▶ _Exercise directions_:
Among the entries below, find all lines that include "period" and copy them.

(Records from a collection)

■ ■ ■

### src/shared/usbdr_defines.svh
`ifndef USBDR_DEFINES_SVH
`define USBDR_DEFINES_SVH

// register byte offsets on the bus, one 32-bit word each
`define USBDR_OFF_PWR 8'h00
`define USBDR_OFF_STAT 8'h04
`define USBDR_OFF_CON 8'h08
`define USBDR_OFF_ADDR 8'h0c
`define USBDR_OFF_TOK 8'h10
`define USBDR_OFF_DRC 8'h14

// power control fields
`define USBDR_PWR_ACT 7
`define USBDR_PWR_GUARD 4
`define USBDR_PWR_SUSP 1
`define USBDR_PWR_ON 0

// transfer status fields
`define USBDR_STAT_EP_LSB 4
`define USBDR_STAT_DIR 3
`define USBDR_STAT_PINGPONG_BANK_INDICATOR 2

// control fields (bit 5 is halt in device mode, busy in host mode)
`define USBDR_CON_J 7
`define USBDR_CON_SE0 6
`define USBDR_CON_B5 5
`define USBDR_CON_BRST 4
`define USBDR_CON_HOST 3
`define USBDR_CON_RESUME 2
`define USBDR_CON_PPCLR 1
`define USBDR_CON_EN 0

// address and token fields
`define USBDR_ADDR_LS 7
`define USBDR_TOK_PID_LSB 4

// dual-role register fields
`define USBDR_DRC_DPUP 7
`define USBDR_DRC_DPDN 5
`define USBDR_DRC_DMDN 4
`define USBDR_DRC_ON 2

// token type codes
`define USBDR_PID_SETUP 4'hd
`define USBDR_PID_IN 4'h9
`define USBDR_PID_OUT 4'h1

// timing
`define USBDR_CLK_NS 10
`define USBDR_MS_NS 1000000
`define USBDR_MS_CYCLES (`USBDR_MS_NS / `USBDR_CLK_NS)
`define USBDR_TOK_REPLY_CYCLES 4'h8

`endif

### src/shared/usbdr_pkg.sv
package usbdr_pkg;

    typedef enum logic [0:0] {
        USBDR_TOK_IDLE,
        USBDR_TOK_BUSY
    } usbdr_tok_e;

    typedef enum logic [1:0] {
        USBDR_FAR_IDLE,
        USBDR_FAR_TOKEN,
        USBDR_FAR_XFER
    } usbdr_far_e;

    typedef struct packed {
        logic ack;
        logic [7:0] rdata;
        logic guard;
        logic susp;
        logic pwr;
        logic [3:0] last_ep;
        logic last_tx;
        logic last_odd;
        logic halt;
        logic host;
        logic resume;
        logic ppclr;
        logic en0;
        logic brst;
        logic [6:0] addr;
        logic ls;
        logic [3:0] pid;
        logic [3:0] tokep;
        logic drc_on;
        logic drc_dpup;
        logic drc_dpdn;
        logic drc_dmdn;
        usbdr_tok_e tok;
        logic [31:0] pp;
        logic se0;
        logic jst;
        logic act;
        logic link_on;
        logic low_power;
        logic dp_pullup;
        logic dp_pulldown;
        logic dm_pulldown;
        logic drive_reset;
        logic drive_resume;
        logic sof;
        logic tok_valid;
    } usbdr_ctl_s;

    typedef struct packed {
        usbdr_far_e st;
        logic [3:0] cnt;
        logic tok_seen;
        logic [3:0] pid;
        logic [3:0] ep;
        logic [6:0] addr;
        logic low_speed;
        logic tok_done;
        logic xfer_done;
        logic [3:0] xep;
        logic xtx;
        logic xsetup;
        logic sof_seen;
        logic attached;
        logic host_present;
        logic reset_seen;
        logic resume_seen;
        logic se0;
        logic diff;
        logic act;
        logic xfer_ready;
    } usbdr_far_s;

    typedef struct packed {
        logic [31:0] cnt;
        logic tick;
    } usbdr_tick_s;

endpackage

### src/shared/usbdr_link_if.sv
`timescale 1ns/1ps
interface usbdr_link_if;
    logic link_on;
    logic low_power;
    logic dp_pullup;
    logic dp_pulldown;
    logic dm_pulldown;
    logic drive_reset;
    logic drive_resume;
    logic low_speed;
    logic proc_halt;
    logic sof_pulse;
    logic tok_valid;
    logic [3:0] tok_pid;
    logic [3:0] tok_ep;
    logic [6:0] tok_addr;
    logic line_se0;
    logic line_diff;
    logic activity;
    logic tok_done;
    logic xfer_done;
    logic [3:0] xfer_ep;
    logic xfer_tx;
    logic xfer_setup;

    modport ctl (
        output link_on, low_power, dp_pullup, dp_pulldown, dm_pulldown,
        output drive_reset, drive_resume, low_speed, proc_halt,
        output sof_pulse, tok_valid, tok_pid, tok_ep, tok_addr,
        input line_se0, line_diff, activity, tok_done,
        input xfer_done, xfer_ep, xfer_tx, xfer_setup
    );

    modport far (
        input link_on, low_power, dp_pullup, dp_pulldown, dm_pulldown,
        input drive_reset, drive_resume, low_speed, proc_halt,
        input sof_pulse, tok_valid, tok_pid, tok_ep, tok_addr,
        output line_se0, line_diff, activity, tok_done,
        output xfer_done, xfer_ep, xfer_tx, xfer_setup
    );
endinterface

### src/core/usbdr_ctl.sv
// Overview of operation
// - activity pending high while suspend unsafe, guarded
// - software sets guard before suspend or power-down
// - suspend gates link clock, transceiver low power
// - power bit enables whole controller, resets zero
// - clear power only after host/attach/dual-role off
// - status records last transfer endpoint number
// - direction bit: one transmit, zero receive
// - bank bit reports odd or even bank
// - live single-ended zero flag, both modes
// - halt bit stops processing, set by setup
// - host enable turns on both pull-downs
// - attach enable turns on D+ pull-up, device mode only
// - pointer clear returns all banks to even
// - resume driven while bit set, software times
// - live J-state flag in host mode, speed-dependent polarity
// - token busy high while token executes
// - bus reset driven while bit set, host
// - start-of-frame every millisecond while enabled
// - address low seven bits, speed top bit
// - token codes setup, in, out
// - software names an existing endpoint
// - software writes only defined token codes
// - dual-role off: pulls follow host/attach bits
//
// The Wishbone register port and the placing of the registers were chosen for this implementation.
`timescale 1ns/1ps
`include "usbdr_defines.svh"
module usbdr_ctl
    import usbdr_pkg::*;
#(
    parameter int unsigned MS_CYCLES = `USBDR_MS_CYCLES
) (
    input wire logic mclk,
    input wire logic rst,
    input wire logic ce,
    input wire logic wb_cyc_i,
    input wire logic wb_stb_i,
    input wire logic wb_we_i,
    input wire logic [31:0] wb_adr_i,
    input wire logic [3:0] wb_sel_i,
    input wire logic [31:0] wb_dat_i,
    output logic [31:0] wb_dat_o,
    output logic wb_ack_o,
    usbdr_link_if.ctl link
);
    usbdr_ctl_s r;
    usbdr_ctl_s next_r;
    logic ms_tick;
    logic sof_run;

    // frame timer stops in suspend or bus reset
    assign sof_run = r.pwr && !r.susp && r.host && r.en0 && !r.brst;

    usbdr_tick #(
        .CYCLES(MS_CYCLES)
    ) u_tick (
        .mclk(mclk),
        .rst(rst),
        .ce(ce),
        .run(sof_run),
        .tick(ms_tick)
    );

    always_comb begin
        logic acc;
        logic wr;
        logic [7:0] d;
        logic [7:0] a;
        logic live;
        logic rec;
        logic [3:0] rep;
        logic rtx;
        logic [4:0] idx;
        acc = 1'b0;
        wr = 1'b0;
        d = wb_dat_i[7:0];
        a = wb_adr_i[7:0];
        live = 1'b0;
        rec = 1'b0;
        rep = 4'h0;
        rtx = 1'b0;
        idx = 5'h0;
        next_r = r;

        acc = wb_cyc_i && wb_stb_i && !r.ack;
        wr = acc && wb_we_i && wb_sel_i[0];
        next_r.ack = acc;
        live = r.pwr && !r.susp;

        // line state sampling
        next_r.se0 = link.line_se0;
        next_r.jst = !link.line_se0 &&
            (r.ls ? !link.line_diff : link.line_diff);
        next_r.act = link.activity;

        // read data, captured with the ack
        next_r.rdata = 8'h00;
        if (acc) begin
            case (a)
                `USBDR_OFF_PWR: begin
                    next_r.rdata[`USBDR_PWR_ACT] = r.guard &&
                        (r.act || r.tok == USBDR_TOK_BUSY);
                    next_r.rdata[`USBDR_PWR_GUARD] = r.guard;
                    next_r.rdata[`USBDR_PWR_SUSP] = r.susp;
                    next_r.rdata[`USBDR_PWR_ON] = r.pwr;
                end
                `USBDR_OFF_STAT: begin
                    next_r.rdata = {r.last_ep, r.last_tx, r.last_odd,
                        2'b00};
                end
                `USBDR_OFF_CON: begin
                    next_r.rdata[`USBDR_CON_SE0] = r.se0;
                    next_r.rdata[`USBDR_CON_HOST] = r.host;
                    next_r.rdata[`USBDR_CON_RESUME] = r.resume;
                    next_r.rdata[`USBDR_CON_PPCLR] = r.ppclr;
                    next_r.rdata[`USBDR_CON_EN] = r.en0;
                    if (r.host) begin
                        next_r.rdata[`USBDR_CON_J] = r.jst;
                        next_r.rdata[`USBDR_CON_B5] =
                            (r.tok == USBDR_TOK_BUSY);
                        next_r.rdata[`USBDR_CON_BRST] = r.brst;
                    end else begin
                        next_r.rdata[`USBDR_CON_B5] = r.halt;
                    end
                end
                `USBDR_OFF_ADDR: begin
                    next_r.rdata = {r.host && r.ls, r.addr};
                end
                `USBDR_OFF_TOK: begin
                    next_r.rdata = {r.pid, r.tokep};
                end
                `USBDR_OFF_DRC: begin
                    next_r.rdata[`USBDR_DRC_DPUP] = r.drc_dpup;
                    next_r.rdata[`USBDR_DRC_DPDN] = r.drc_dpdn;
                    next_r.rdata[`USBDR_DRC_DMDN] = r.drc_dmdn;
                    next_r.rdata[`USBDR_DRC_ON] = r.drc_on;
                end
                default: begin
                    next_r.rdata = 8'h00;
                end
            endcase
        end

        // bus activity wakes the link; a same-cycle software write wins
        if (r.susp && r.act) begin
            next_r.susp = 1'b0;
        end

        // register writes
        next_r.tok_valid = 1'b0;
        if (wr) begin
            case (a)
                `USBDR_OFF_PWR: begin
                    next_r.guard = d[`USBDR_PWR_GUARD];
                    next_r.susp = d[`USBDR_PWR_SUSP];
                    next_r.pwr = d[`USBDR_PWR_ON];
                end
                `USBDR_OFF_CON: begin
                    next_r.host = d[`USBDR_CON_HOST];
                    next_r.resume = d[`USBDR_CON_RESUME];
                    next_r.ppclr = d[`USBDR_CON_PPCLR];
                    next_r.en0 = d[`USBDR_CON_EN];
                    if (r.host) begin
                        next_r.brst = d[`USBDR_CON_BRST];
                    end else begin
                        next_r.halt = d[`USBDR_CON_B5];
                    end
                end
                `USBDR_OFF_ADDR: begin
                    next_r.addr = d[6:0];
                    next_r.ls = d[`USBDR_ADDR_LS];
                end
                `USBDR_OFF_TOK: begin
                    if (r.tok == USBDR_TOK_IDLE) begin
                        next_r.pid = d[7:4];
                        next_r.tokep = d[3:0];
                        // reserved codes are kept, start nothing
                        if (r.host && live &&
                            (d[7:4] == `USBDR_PID_SETUP ||
                             d[7:4] == `USBDR_PID_IN ||
                             d[7:4] == `USBDR_PID_OUT)) begin
                            next_r.tok_valid = 1'b1;
                            next_r.tok = USBDR_TOK_BUSY;
                        end
                    end
                end
                `USBDR_OFF_DRC: begin
                    next_r.drc_dpup = d[`USBDR_DRC_DPUP];
                    next_r.drc_dpdn = d[`USBDR_DRC_DPDN];
                    next_r.drc_dmdn = d[`USBDR_DRC_DMDN];
                    next_r.drc_on = d[`USBDR_DRC_ON];
                end
                default: begin
                end
            endcase
        end

        // transfer completion, host and device mode
        if (r.tok == USBDR_TOK_BUSY && link.tok_done) begin
            next_r.tok = USBDR_TOK_IDLE;
            rec = 1'b1;
            rep = r.tokep;
            rtx = (r.pid != `USBDR_PID_IN);
        end else if (live && !r.host && r.en0 && !r.halt &&
                     link.xfer_done) begin
            rec = 1'b1;
            rep = link.xfer_ep;
            rtx = link.xfer_tx;
            if (link.xfer_setup) begin
                next_r.halt = 1'b1;
            end
        end
        if (rec) begin
            idx = {rep, rtx};
            next_r.last_ep = rep;
            next_r.last_tx = rtx;
            next_r.last_odd = r.pp[idx];
            next_r.pp[idx] = !r.pp[idx];
        end
        if (r.ppclr) begin
            next_r.pp = 32'h0;
        end
        if (!r.host) begin
            next_r.brst = 1'b0;
        end

        // link outputs
        next_r.link_on = live;
        next_r.low_power = r.susp;
        if (r.drc_on) begin
            next_r.dp_pullup = r.pwr && r.drc_dpup;
            next_r.dp_pulldown = r.pwr && r.drc_dpdn;
            next_r.dm_pulldown = r.pwr && r.drc_dmdn;
        end else begin
            next_r.dp_pullup = r.pwr && !r.host && r.en0;
            next_r.dp_pulldown = r.pwr && r.host;
            next_r.dm_pulldown = r.pwr && r.host;
        end
        next_r.drive_reset = live && r.host && r.brst;
        next_r.drive_resume = live && r.resume;
        next_r.sof = ms_tick && sof_run;
    end

    always_ff @(posedge mclk) begin
        if (rst) begin
            r <= '0;
        end else if (ce) begin
            r <= next_r;
        end
    end

    assign wb_ack_o = r.ack;
    assign wb_dat_o = {24'h0, r.rdata};
    assign link.link_on = r.link_on;
    assign link.low_power = r.low_power;
    assign link.dp_pullup = r.dp_pullup;
    assign link.dp_pulldown = r.dp_pulldown;
    assign link.dm_pulldown = r.dm_pulldown;
    assign link.drive_reset = r.drive_reset;
    assign link.drive_resume = r.drive_resume;
    assign link.low_speed = r.ls;
    assign link.proc_halt = r.halt;
    assign link.sof_pulse = r.sof;
    assign link.tok_valid = r.tok_valid;
    assign link.tok_pid = r.pid;
    assign link.tok_ep = r.tokep;
    assign link.tok_addr = r.addr;
endmodule

### src/core/usbdr_tick.sv
`timescale 1ns/1ps
`include "usbdr_defines.svh"
module usbdr_tick
    import usbdr_pkg::*;
#(
    parameter int unsigned CYCLES = `USBDR_MS_CYCLES
) (
    input wire logic mclk,
    input wire logic rst,
    input wire logic ce,
    input wire logic run,
    output logic tick
);
    usbdr_tick_s r;
    usbdr_tick_s next_r;

    always_comb begin
        next_r = r;
        next_r.tick = 1'b0;
        // a stop restarts the count: full first period
        if (!run) begin
            next_r.cnt = 32'h0;
        end else if (r.cnt == 32'(CYCLES - 1)) begin
            next_r.cnt = 32'h0;
            next_r.tick = 1'b1;
        end else begin
            next_r.cnt = r.cnt + 32'h1;
        end
    end

    always_ff @(posedge mclk) begin
        if (rst) begin
            r <= '0;
        end else if (ce) begin
            r <= next_r;
        end
    end

    assign tick = r.tick;
endmodule

### src/flat_wrapper.sv
// flat-port wrapper written by rule: the top's interface ports become plain ports
module usbdr_ctl_flat import usbdr_pkg::*;
#(
    parameter int unsigned MS_CYCLES = `USBDR_MS_CYCLES
)
  (mclk, rst, ce, wb_cyc_i, wb_stb_i, wb_we_i, wb_adr_i, wb_sel_i, wb_dat_i, wb_dat_o, wb_ack_o, link_link_on, link_low_power, link_dp_pullup, link_dp_pulldown, link_dm_pulldown, link_drive_reset, link_drive_resume, link_low_speed, link_proc_halt, link_sof_pulse, link_tok_valid, link_tok_pid, link_tok_ep, link_tok_addr, link_line_se0, link_line_diff, link_activity, link_tok_done, link_xfer_done, link_xfer_ep, link_xfer_tx, link_xfer_setup);
  usbdr_link_if link_i ();
  input wire logic mclk;
  input wire logic rst;
  input wire logic ce;
  input wire logic wb_cyc_i;
  input wire logic wb_stb_i;
  input wire logic wb_we_i;
  input wire logic [31:0] wb_adr_i;
  input wire logic [3:0] wb_sel_i;
  input wire logic [31:0] wb_dat_i;
  output logic [31:0] wb_dat_o;
  output logic wb_ack_o;
  output wire logic [$bits(link_i.link_on)-1:0] link_link_on;
  output wire logic [$bits(link_i.low_power)-1:0] link_low_power;
  output wire logic [$bits(link_i.dp_pullup)-1:0] link_dp_pullup;
  output wire logic [$bits(link_i.dp_pulldown)-1:0] link_dp_pulldown;
  output wire logic [$bits(link_i.dm_pulldown)-1:0] link_dm_pulldown;
  output wire logic [$bits(link_i.drive_reset)-1:0] link_drive_reset;
  output wire logic [$bits(link_i.drive_resume)-1:0] link_drive_resume;
  output wire logic [$bits(link_i.low_speed)-1:0] link_low_speed;
  output wire logic [$bits(link_i.proc_halt)-1:0] link_proc_halt;
  output wire logic [$bits(link_i.sof_pulse)-1:0] link_sof_pulse;
  output wire logic [$bits(link_i.tok_valid)-1:0] link_tok_valid;
  output wire logic [$bits(link_i.tok_pid)-1:0] link_tok_pid;
  output wire logic [$bits(link_i.tok_ep)-1:0] link_tok_ep;
  output wire logic [$bits(link_i.tok_addr)-1:0] link_tok_addr;
  input wire logic [$bits(link_i.line_se0)-1:0] link_line_se0;
  input wire logic [$bits(link_i.line_diff)-1:0] link_line_diff;
  input wire logic [$bits(link_i.activity)-1:0] link_activity;
  input wire logic [$bits(link_i.tok_done)-1:0] link_tok_done;
  input wire logic [$bits(link_i.xfer_done)-1:0] link_xfer_done;
  input wire logic [$bits(link_i.xfer_ep)-1:0] link_xfer_ep;
  input wire logic [$bits(link_i.xfer_tx)-1:0] link_xfer_tx;
  input wire logic [$bits(link_i.xfer_setup)-1:0] link_xfer_setup;
  assign link_link_on = link_i.link_on;
  assign link_low_power = link_i.low_power;
  assign link_dp_pullup = link_i.dp_pullup;
  assign link_dp_pulldown = link_i.dp_pulldown;
  assign link_dm_pulldown = link_i.dm_pulldown;
  assign link_drive_reset = link_i.drive_reset;
  assign link_drive_resume = link_i.drive_resume;
  assign link_low_speed = link_i.low_speed;
  assign link_proc_halt = link_i.proc_halt;
  assign link_sof_pulse = link_i.sof_pulse;
  assign link_tok_valid = link_i.tok_valid;
  assign link_tok_pid = link_i.tok_pid;
  assign link_tok_ep = link_i.tok_ep;
  assign link_tok_addr = link_i.tok_addr;
  assign link_i.line_se0 = link_line_se0;
  assign link_i.line_diff = link_line_diff;
  assign link_i.activity = link_activity;
  assign link_i.tok_done = link_tok_done;
  assign link_i.xfer_done = link_xfer_done;
  assign link_i.xfer_ep = link_xfer_ep;
  assign link_i.xfer_tx = link_xfer_tx;
  assign link_i.xfer_setup = link_xfer_setup;
  usbdr_ctl #(.MS_CYCLES(MS_CYCLES)) u_core (.mclk(mclk), .rst(rst), .ce(ce), .wb_cyc_i(wb_cyc_i), .wb_stb_i(wb_stb_i), .wb_we_i(wb_we_i), .wb_adr_i(wb_adr_i), .wb_sel_i(wb_sel_i), .wb_dat_i(wb_dat_i), .wb_dat_o(wb_dat_o), .wb_ack_o(wb_ack_o), .link(link_i));
endmodule
### config.mk
export PLATFORM = sky130hd
export DESIGN_NAME = usbdr_ctl_flat
export DESIGN_NICKNAME = d
export VERILOG_FILES = /design/src/shared/usbdr_pkg.sv /design/src/shared/usbdr_link_if.sv /design/src/core/usbdr_ctl.sv /design/src/core/usbdr_tick.sv /design/src/flat_wrapper.sv
export VERILOG_INCLUDE_DIRS = /design/src /design/src/shared
export SDC_FILE = /design/constraint.sdc
export NUM_CORES = 1
export LEC_CHECK = 0
export BUFFER_PORTS_ARGS = -buffer_cell sky130_fd_sc_hd__buf_2
export CORE_MARGIN = 2
export CORE_UTILIZATION = 49
export DETAILED_ROUTE_END_ITERATION = 7
export PLACE_DENSITY = 0.76
export SYNTH_ARGS = -nofsm -noshare
export SYNTH_HDL_FRONTEND = slang
export SYNTH_SLANG_ARGS = --single-unit
### constraint.sdc
create_clock -name mclk -period 2.5 [get_ports mclk]
set_clock_uncertainty 0.15 [all_clocks]
set_input_delay 0.5 -clock mclk [delete_from_list [all_inputs] [get_ports mclk]]
set_output_delay 0.5 -clock mclk [all_outputs]
set_load 0.05 [all_outputs]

■ ■ ■

▶ _Reply to the task_:
        // a stop restarts the count: full first period
create_clock -name mclk -period 2.5 [get_ports mclk]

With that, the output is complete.